Consider this definition of an algebraic number:

Let A denote the set of algebraic numbers. Then z is in A IFF z is a root of a ploynomial with integer coefficients (sometimes stated with rational coefficients, but this is equivalent).

That is z is in A IFF there exists integers a0,a1,a2,...,an not all zero such that the polynomial P(z):=sum(ak*z^k, k=0..n)=0.

You can prove A is countably infinite by:first defining the height of a polynomial as the sum of the absolute values of its coefficients and its degree, e.g., |P(z)|=|a0|+|a1|+...+|an|+n for the above polynomial.

Then prove that there are finitely many polynomials of a given height, and that each such polynomial has finitely many roots (use the fundamental theorem of algebra for the second part).
Let the (finite) union of the sets of the roots of polynomials of height m be denoted by Hm. Then A is the (countable) union of Hm over all positive integers m (why?) Therefore A is countable (why?)

The set of transdental numbers must then be uncountable (why?)
 
  • #6
benorin said:
You can prove A is countably infinite by:first defining the height of a polynomial as the sum of the absolute values of its coefficients and its degree, e.g., |P(z)|=|a0|+|a1|+...+|an|+n for the above polynomial.

Then prove that there are finitely many polynomials of a given height, and that each such polynomial has finitely many roots (use the fundamental theorem of algebra for the second part).

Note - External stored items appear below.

This is an optimization exercise on Yosys and OpenROAD, whose aim is small area, not a production implementation.
In this exercise RTL edits were held to simulation tests only and were not proved equivalent to the original.
No activity file was given, so power comes from the tool's default toggle rates. The flow treats the clock pin as an ideal source, which a real chip does not have.

== red ==
==> flow/design.v <==
module avalon_st_pkt_fifo #(
  parameter int DATA_WIDTH      = 64,
  parameter int CHANNEL_WIDTH   = 8,
  parameter int EMPTY_WIDTH     = $clog2(DATA_WIDTH/8),
  parameter int WORDS_AMOUNT    = 16,
  parameter int ADDR_WIDTH      = $clog2(WORDS_AMOUNT),
  parameter int ALMOST_FULL_LVL = WORDS_AMOUNT-4
) (
  input  logic                     clk_i,
  input  logic                     rst_i,
  input  logic                     drop_mode_i,
  input  logic [DATA_WIDTH-1:0]    snk_data_i,
  input  logic [EMPTY_WIDTH-1:0]   snk_empty_i,
  input  logic [CHANNEL_WIDTH-1:0] snk_channel_i,
  input  logic                     snk_sop_i,
  input  logic                     snk_eop_i,
  input  logic                     snk_error_i,
  input  logic                     snk_valid_i,
  output logic                     snk_ready_o,
  output logic [DATA_WIDTH-1:0]    src_data_o,
  output logic [EMPTY_WIDTH-1:0]   src_empty_o,
  output logic [CHANNEL_WIDTH-1:0] src_channel_o,
  output logic                     src_sop_o,
  output logic                     src_eop_o,
  output logic                     src_error_o,
  output logic                     src_valid_o,
  input  logic                     src_ready_i,
  output logic [ADDR_WIDTH:0]      used_words_o,
  output logic [ADDR_WIDTH:0]      pkts_amount_o,
  output logic                     full_o,
  output logic                     almost_full_o,
  output logic                     empty_o,
  output logic                     drop_o,
  output logic [15:0]              drop_cnt_o
);
  localparam int WW = DATA_WIDTH + CHANNEL_WIDTH + EMPTY_WIDTH + 3;
  localparam int PW = ADDR_WIDTH + 1;
  typedef enum logic [1:0] {S_IDLE, S_WRITE, S_DROP} state_t;
  state_t                r_state, w_state_nxt;
  logic                  r_mode;
  logic [WW-1:0]         r_mem [WORDS_AMOUNT];
  logic [PW-1:0]         r_wr_ptr, r_commit_ptr, r_commit_vis, r_out_cnt;
  logic [PW-1:0]         r_pkts, r_used;
  logic                  r_drop, r_src_vld;
  logic                  w_acc, w_read, w_load, w_wr_en, w_pkt_inc, w_drop, w_full;
  logic [ADDR_WIDTH-1:0] w_wr_addr;
  logic [PW-1:0]         w_wr_ptr_nxt, w_commit_nxt, w_wr_inc, w_cm_inc;
  logic [PW-1:0]         w_used_nxt, w_out_cnt_nxt, w_rd_ptr, w_pkts_nxt;
  logic [WW-1:0]         w_wr_dat, w_rd_dat;
  assign w_full      = r_used[ADDR_WIDTH];
  assign w_rd_ptr    = r_out_cnt + PW'(r_src_vld);
  assign snk_ready_o = r_mode | ~w_full;
  assign w_acc       = snk_valid_i & snk_ready_o;
  assign w_wr_dat    = {snk_error_i, snk_sop_i, snk_eop_i, snk_empty_i, snk_channel_i, snk_data_i};
  assign w_wr_inc    = r_wr_ptr + PW'(1);
  assign w_cm_inc    = r_commit_ptr + PW'(1);
  always_comb begin
    w_state_nxt  = r_state;
    w_wr_en      = 1'b0;
    w_wr_addr    = r_wr_ptr[ADDR_WIDTH-1:0];
    w_wr_ptr_nxt = r_wr_ptr;
    w_commit_nxt = r_commit_ptr;
    w_pkt_inc    = 1'b0;
    w_drop       = 1'b0;
    if (!r_mode) begin
      w_state_nxt = S_IDLE;
      if (w_acc) begin
        w_wr_en      = 1'b1;
        w_wr_ptr_nxt = w_wr_inc;
        w_commit_nxt = w_wr_inc;
        w_pkt_inc    = snk_eop_i;
      end
    end else begin
      case (r_state)
        S_IDLE: if (w_acc) begin
          if (!snk_sop_i || w_full) begin
            w_drop = 1'b1;
            if (!snk_eop_i) w_state_nxt = S_DROP;
          end else if (snk_eop_i && snk_error_i) begin
            w_drop = 1'b1;
          end else begin
            w_wr_en      = 1'b1;
            w_wr_ptr_nxt = w_wr_inc;
            if (snk_eop_i) begin
              w_commit_nxt = w_wr_inc;
              w_pkt_inc    = 1'b1;
            end else begin
              w_state_nxt = S_WRITE;
            end
          end
        end
        S_WRITE: if (w_acc) begin
          if (w_full) begin
            w_drop       = 1'b1;
            w_wr_ptr_nxt = r_commit_ptr;
            w_state_nxt  = snk_eop_i ? S_IDLE : S_DROP;
          end else if (snk_sop_i) begin
            w_drop       = 1'b1;
            w_wr_en      = 1'b1;
            w_wr_addr    = r_commit_ptr[ADDR_WIDTH-1:0];
            w_wr_ptr_nxt = w_cm_inc;
            if (snk_eop_i) begin
              w_state_nxt = S_IDLE;
              if (snk_error_i) begin
                w_wr_ptr_nxt = r_commit_ptr;
              end else begin
                w_commit_nxt = w_cm_inc;
                w_pkt_inc    = 1'b1;
              end
            end
          end else if (snk_eop_i) begin
            w_state_nxt = S_IDLE;
            if (snk_error_i) begin
              w_drop       = 1'b1;
              w_wr_ptr_nxt = r_commit_ptr;
            end else begin
              w_wr_en      = 1'b1;
              w_wr_ptr_nxt = w_wr_inc;
              w_commit_nxt = w_wr_inc;
              w_pkt_inc    = 1'b1;
            end
          end else begin
            w_wr_en      = 1'b1;
            w_wr_ptr_nxt = w_wr_inc;
          end
        end
        S_DROP: if (w_acc && snk_eop_i) w_state_nxt = S_IDLE;
        default: w_state_nxt = S_IDLE;
      endcase
    end
  end
  logic [WORDS_AMOUNT-1:0] r_rd_sel_n;
  always_comb begin
    w_rd_dat = '1;
    for (int i = 0; i < WORDS_AMOUNT; i++)
      w_rd_dat = w_rd_dat & ({WW{r_rd_sel_n[i]}} | r_mem[i]);
  end
  always_ff @(posedge clk_i or posedge rst_i) begin
    if (rst_i)       r_rd_sel_n <= {{(WORDS_AMOUNT-1){1'b1}}, 1'b0};
    else if (w_read) r_rd_sel_n <= {r_rd_sel_n[WORDS_AMOUNT-2:0], r_rd_sel_n[WORDS_AMOUNT-1]};
  end
  assign w_read     = r_src_vld & src_ready_i;
  assign w_load     = (w_rd_ptr != r_commit_vis) & (~r_src_vld | src_ready_i);
  assign w_pkts_nxt = r_pkts + PW'(w_pkt_inc) - PW'(w_read & src_eop_o);
  assign w_out_cnt_nxt = r_out_cnt + PW'(w_read);
  assign w_used_nxt    = w_wr_ptr_nxt - w_out_cnt_nxt;
  always_ff @(posedge clk_i) begin
    if (w_wr_en) r_mem[w_wr_addr] <= w_wr_dat;
  end
  always_ff @(posedge clk_i or posedge rst_i) begin
    if (rst_i) begin
      r_state      <= S_IDLE;
      r_mode       <= 1'b1;
      r_wr_ptr     <= '0;
      r_commit_ptr <= '0;
      r_commit_vis <= '0;
      r_out_cnt    <= '0;
      r_pkts       <= '0;
      r_used       <= '0;
      r_drop       <= 1'b0;
      r_src_vld    <= 1'b0;
    end else begin
      r_state      <= w_state_nxt;
      if (r_state == S_IDLE && r_wr_ptr == r_commit_ptr) r_mode <= drop_mode_i;
      r_wr_ptr     <= w_wr_ptr_nxt;
      r_commit_ptr <= w_commit_nxt;
      r_commit_vis <= r_commit_ptr;
      r_out_cnt    <= w_out_cnt_nxt;
      r_pkts       <= w_pkts_nxt;
      r_used       <= w_used_nxt;
      r_drop       <= w_drop;
      if (w_load)      r_src_vld <= 1'b1;
      else if (w_read) r_src_vld <= 1'b0;
    end
  end
  assign {src_error_o, src_sop_o, src_eop_o, src_empty_o, src_channel_o, src_data_o} = w_rd_dat;
  assign src_valid_o   = r_src_vld;
  assign empty_o       = ~r_src_vld;
  assign used_words_o  = r_used;
  assign pkts_amount_o = r_pkts;
  assign full_o        = w_full;
  assign almost_full_o = (r_used >= PW'(ALMOST_FULL_LVL));
  assign drop_o        = r_drop;
  logic [15:0] r_drop_cnt;
  always_ff @(posedge clk_i or posedge rst_i) begin
    if (rst_i)                               r_drop_cnt <= '0;
    else if (w_drop && r_drop_cnt != 16'hFFFF) r_drop_cnt <= r_drop_cnt + 16'd1;
  end
  assign drop_cnt_o = r_drop_cnt;
endmodule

how? can you explain further? i understood the rest.
 
  • #7
murshid_islam said:
i didn't understand this. could you elaborate a little?

Do you know this theorem: If A and B are countable sets then AxB (Cartesian product: ordered pairs where first member is in A and second in B) is countable. To prove that, imagine that you make a table by listing all members of A horizontally (you can do that because A is countable) and listing all members of b vertically (you can do that because B is countable). The pair (a,b) is written in the column headed a along the top and the row headed b on the left. Now you can go through that table "diagonally"- you may have seen proofs that the set of all rational numbers is countable done that way.

The set of all pairs (a,b) where a and b are both integers is countable because it is NxN and N is countable. Of course, we can identify the linear polynomial a+ bx with (a,b).

It is then easy to show that the Cartesian product of three countable sets AxBxC is countable by thinking of this as (AxB)xC. AxB is the product of two countable sets and so is countable, then (AxB)xC is the product of two countable sets and so is countable.
But we can identify the polynomial a+ bx+ cx2 with (a, b, c).

In general, the Cartesian product of any finite number of countable sets is countable and we can identify a+ bx+ cx2+ ...+ zxn with the ordered n-tuple (a, b, c, ..., z) showing that the set of all possible nth degree polynomials with integer coefficients is countable.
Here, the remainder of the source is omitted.